Chickadee. See Blackcap.


Chiclana, a town of Spain, in the province and 11 m. S. E. of the city of Cadiz; pop. about 9,000. It has a number of country residences belonging to the wealthy inhabitants of Cadiz, the workhouse of that city, a hospital, and a theatre. Near the town, on March 5, 1811, the battle of Barosa was fought between the Anglo-Spanish army under Sir Thomas Graham and the French under Victor.

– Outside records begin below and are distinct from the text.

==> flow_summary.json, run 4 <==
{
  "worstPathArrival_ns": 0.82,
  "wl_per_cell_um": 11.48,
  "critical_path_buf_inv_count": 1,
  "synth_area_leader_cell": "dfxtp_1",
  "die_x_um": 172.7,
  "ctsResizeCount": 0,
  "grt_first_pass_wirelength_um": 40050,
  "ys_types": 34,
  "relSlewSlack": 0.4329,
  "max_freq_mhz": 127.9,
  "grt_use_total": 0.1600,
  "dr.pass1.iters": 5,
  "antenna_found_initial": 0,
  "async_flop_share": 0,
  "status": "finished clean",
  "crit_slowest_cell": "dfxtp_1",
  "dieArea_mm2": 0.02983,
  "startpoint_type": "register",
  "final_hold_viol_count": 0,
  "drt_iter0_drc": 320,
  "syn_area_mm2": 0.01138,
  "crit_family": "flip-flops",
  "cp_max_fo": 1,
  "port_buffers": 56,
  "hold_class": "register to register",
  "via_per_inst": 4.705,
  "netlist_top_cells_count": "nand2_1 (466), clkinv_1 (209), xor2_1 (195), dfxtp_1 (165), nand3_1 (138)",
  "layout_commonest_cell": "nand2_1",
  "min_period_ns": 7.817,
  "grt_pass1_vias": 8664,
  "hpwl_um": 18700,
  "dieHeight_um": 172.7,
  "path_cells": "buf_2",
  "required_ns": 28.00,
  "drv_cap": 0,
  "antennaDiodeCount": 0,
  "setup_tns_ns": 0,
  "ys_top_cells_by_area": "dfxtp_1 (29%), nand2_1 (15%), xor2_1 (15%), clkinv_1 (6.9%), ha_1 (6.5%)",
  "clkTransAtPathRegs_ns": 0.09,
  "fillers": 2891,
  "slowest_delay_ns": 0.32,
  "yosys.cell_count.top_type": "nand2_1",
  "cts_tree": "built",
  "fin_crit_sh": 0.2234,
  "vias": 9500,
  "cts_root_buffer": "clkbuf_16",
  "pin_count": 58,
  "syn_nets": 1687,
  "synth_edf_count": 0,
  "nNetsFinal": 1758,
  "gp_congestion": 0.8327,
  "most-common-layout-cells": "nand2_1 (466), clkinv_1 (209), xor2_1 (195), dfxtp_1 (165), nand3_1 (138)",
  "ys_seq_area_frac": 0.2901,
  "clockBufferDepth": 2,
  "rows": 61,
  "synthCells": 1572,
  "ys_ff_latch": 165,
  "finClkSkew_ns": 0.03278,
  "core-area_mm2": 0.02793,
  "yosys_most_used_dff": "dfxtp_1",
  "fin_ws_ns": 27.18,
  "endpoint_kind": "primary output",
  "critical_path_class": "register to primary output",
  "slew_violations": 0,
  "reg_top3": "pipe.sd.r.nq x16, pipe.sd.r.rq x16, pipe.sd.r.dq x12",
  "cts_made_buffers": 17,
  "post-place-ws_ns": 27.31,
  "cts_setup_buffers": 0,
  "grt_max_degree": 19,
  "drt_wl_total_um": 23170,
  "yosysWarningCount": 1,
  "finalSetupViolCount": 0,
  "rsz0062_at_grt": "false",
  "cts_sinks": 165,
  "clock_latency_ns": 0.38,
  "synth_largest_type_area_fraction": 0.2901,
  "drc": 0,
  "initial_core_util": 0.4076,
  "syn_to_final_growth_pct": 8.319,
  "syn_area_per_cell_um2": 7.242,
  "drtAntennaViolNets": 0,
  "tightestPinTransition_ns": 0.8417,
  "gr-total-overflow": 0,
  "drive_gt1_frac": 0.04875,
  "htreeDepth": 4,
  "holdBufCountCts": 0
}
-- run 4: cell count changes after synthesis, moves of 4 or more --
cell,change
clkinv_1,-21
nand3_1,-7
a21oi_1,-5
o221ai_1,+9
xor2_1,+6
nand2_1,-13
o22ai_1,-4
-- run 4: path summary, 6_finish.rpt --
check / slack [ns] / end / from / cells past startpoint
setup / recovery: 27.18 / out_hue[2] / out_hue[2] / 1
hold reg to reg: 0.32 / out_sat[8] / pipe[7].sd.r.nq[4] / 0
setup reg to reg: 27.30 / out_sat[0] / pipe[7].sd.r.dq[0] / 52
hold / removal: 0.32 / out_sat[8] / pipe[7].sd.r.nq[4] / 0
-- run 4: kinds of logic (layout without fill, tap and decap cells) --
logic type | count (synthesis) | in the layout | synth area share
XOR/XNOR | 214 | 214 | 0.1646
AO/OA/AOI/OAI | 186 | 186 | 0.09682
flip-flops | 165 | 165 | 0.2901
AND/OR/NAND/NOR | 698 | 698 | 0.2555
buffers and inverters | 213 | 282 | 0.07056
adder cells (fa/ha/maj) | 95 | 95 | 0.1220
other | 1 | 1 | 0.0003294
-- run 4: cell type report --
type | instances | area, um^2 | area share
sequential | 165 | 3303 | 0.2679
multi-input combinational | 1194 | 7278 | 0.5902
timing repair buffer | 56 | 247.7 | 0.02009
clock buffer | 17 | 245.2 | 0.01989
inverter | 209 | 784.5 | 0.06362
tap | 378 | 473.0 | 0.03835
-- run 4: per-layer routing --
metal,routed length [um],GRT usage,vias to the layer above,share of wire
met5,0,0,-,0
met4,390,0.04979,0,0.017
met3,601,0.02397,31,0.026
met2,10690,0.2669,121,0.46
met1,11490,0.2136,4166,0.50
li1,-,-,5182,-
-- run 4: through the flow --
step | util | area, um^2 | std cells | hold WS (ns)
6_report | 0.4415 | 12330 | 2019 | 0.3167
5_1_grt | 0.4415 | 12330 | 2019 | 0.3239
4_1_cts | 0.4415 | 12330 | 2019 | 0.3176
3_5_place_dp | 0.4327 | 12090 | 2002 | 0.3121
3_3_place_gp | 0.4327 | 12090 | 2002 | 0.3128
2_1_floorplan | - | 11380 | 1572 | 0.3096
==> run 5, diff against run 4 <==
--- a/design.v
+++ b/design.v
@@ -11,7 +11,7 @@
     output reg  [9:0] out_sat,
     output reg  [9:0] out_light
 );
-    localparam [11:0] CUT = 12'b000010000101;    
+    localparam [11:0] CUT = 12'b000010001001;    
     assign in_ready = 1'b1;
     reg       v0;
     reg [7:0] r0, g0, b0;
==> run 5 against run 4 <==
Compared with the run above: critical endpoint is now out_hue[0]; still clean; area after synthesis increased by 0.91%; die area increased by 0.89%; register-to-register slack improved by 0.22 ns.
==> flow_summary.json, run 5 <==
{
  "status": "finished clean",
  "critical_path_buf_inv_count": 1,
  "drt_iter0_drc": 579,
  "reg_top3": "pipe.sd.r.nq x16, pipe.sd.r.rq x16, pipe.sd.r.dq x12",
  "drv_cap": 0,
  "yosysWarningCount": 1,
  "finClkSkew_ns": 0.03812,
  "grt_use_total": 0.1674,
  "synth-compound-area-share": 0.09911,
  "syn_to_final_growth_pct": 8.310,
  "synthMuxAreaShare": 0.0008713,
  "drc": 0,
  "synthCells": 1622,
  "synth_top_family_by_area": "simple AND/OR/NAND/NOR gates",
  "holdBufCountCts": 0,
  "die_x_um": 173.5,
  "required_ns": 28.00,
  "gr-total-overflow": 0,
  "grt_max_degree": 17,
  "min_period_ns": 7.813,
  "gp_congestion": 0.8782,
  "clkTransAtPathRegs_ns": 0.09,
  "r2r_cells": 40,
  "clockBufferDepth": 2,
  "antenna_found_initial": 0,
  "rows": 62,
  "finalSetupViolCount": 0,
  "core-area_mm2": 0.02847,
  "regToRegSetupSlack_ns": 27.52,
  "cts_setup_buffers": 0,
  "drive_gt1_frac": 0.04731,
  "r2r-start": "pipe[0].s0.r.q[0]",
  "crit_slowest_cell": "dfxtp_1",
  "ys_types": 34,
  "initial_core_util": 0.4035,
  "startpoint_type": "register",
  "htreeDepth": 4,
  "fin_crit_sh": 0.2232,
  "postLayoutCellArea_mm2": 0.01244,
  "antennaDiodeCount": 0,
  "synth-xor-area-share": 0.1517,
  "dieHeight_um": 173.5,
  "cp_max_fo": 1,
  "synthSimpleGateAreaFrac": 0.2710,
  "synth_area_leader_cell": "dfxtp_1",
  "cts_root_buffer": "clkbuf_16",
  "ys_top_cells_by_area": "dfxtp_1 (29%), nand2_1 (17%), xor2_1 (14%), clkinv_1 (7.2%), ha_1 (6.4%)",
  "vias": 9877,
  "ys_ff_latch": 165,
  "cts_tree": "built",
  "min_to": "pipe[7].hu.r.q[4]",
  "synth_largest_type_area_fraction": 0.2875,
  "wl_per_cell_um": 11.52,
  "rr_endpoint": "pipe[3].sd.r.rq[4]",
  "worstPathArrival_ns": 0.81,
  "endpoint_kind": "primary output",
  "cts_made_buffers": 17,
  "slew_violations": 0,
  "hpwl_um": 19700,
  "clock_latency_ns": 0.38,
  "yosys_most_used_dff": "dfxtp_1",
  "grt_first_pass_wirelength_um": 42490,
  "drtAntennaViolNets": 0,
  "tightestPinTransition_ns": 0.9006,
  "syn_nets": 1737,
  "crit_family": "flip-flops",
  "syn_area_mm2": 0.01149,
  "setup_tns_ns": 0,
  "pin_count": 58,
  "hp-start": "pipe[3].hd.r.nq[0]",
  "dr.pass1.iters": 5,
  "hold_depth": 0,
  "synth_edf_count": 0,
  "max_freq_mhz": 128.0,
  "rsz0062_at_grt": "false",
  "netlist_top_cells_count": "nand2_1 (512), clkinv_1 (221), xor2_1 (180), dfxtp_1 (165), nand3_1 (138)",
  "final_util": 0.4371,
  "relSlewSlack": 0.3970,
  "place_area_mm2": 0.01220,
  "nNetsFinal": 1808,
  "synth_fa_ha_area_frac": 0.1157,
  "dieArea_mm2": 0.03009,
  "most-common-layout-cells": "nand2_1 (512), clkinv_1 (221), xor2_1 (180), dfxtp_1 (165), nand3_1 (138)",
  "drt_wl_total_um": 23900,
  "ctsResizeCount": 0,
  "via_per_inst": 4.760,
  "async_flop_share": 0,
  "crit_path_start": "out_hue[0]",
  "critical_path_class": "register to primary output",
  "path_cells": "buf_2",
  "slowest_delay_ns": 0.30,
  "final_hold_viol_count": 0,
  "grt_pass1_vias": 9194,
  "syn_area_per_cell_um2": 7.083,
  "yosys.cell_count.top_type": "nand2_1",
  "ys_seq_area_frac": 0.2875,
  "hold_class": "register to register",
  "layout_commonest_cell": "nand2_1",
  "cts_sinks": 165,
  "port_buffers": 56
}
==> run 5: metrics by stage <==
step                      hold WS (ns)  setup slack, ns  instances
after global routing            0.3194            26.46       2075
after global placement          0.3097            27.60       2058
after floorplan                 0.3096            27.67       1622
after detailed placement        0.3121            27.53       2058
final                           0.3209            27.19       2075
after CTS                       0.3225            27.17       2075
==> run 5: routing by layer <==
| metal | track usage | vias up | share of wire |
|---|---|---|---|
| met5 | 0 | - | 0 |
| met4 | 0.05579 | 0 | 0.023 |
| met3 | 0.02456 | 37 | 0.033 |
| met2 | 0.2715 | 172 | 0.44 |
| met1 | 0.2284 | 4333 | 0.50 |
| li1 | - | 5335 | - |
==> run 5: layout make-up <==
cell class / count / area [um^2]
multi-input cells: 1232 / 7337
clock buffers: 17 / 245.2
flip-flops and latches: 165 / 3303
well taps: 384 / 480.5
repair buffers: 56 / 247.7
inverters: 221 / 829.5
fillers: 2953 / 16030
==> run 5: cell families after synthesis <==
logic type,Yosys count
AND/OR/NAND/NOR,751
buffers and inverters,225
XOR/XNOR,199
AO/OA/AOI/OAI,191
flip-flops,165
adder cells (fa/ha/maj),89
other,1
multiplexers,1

Chicoitimi, a N. county of the province of Quebec, Canada, intersected by the Saguenay, and containing besides the parishes a large unorganized territory; area, 23,759 sq. m.; pop. in 1871, 17,493, of whom 16,643 were of French origin, and 17,393 Roman Catholics. Much of the surface is rugged and uneven, though recent explorations give a better impression of its agricultural capabilities. The pine forests, which are of immense extent and great value, have been partially worked for several years. Vessels are freighted with timber for England at the town of Chicoutimi, the capital'of the county, 180 m. up the Saguenay.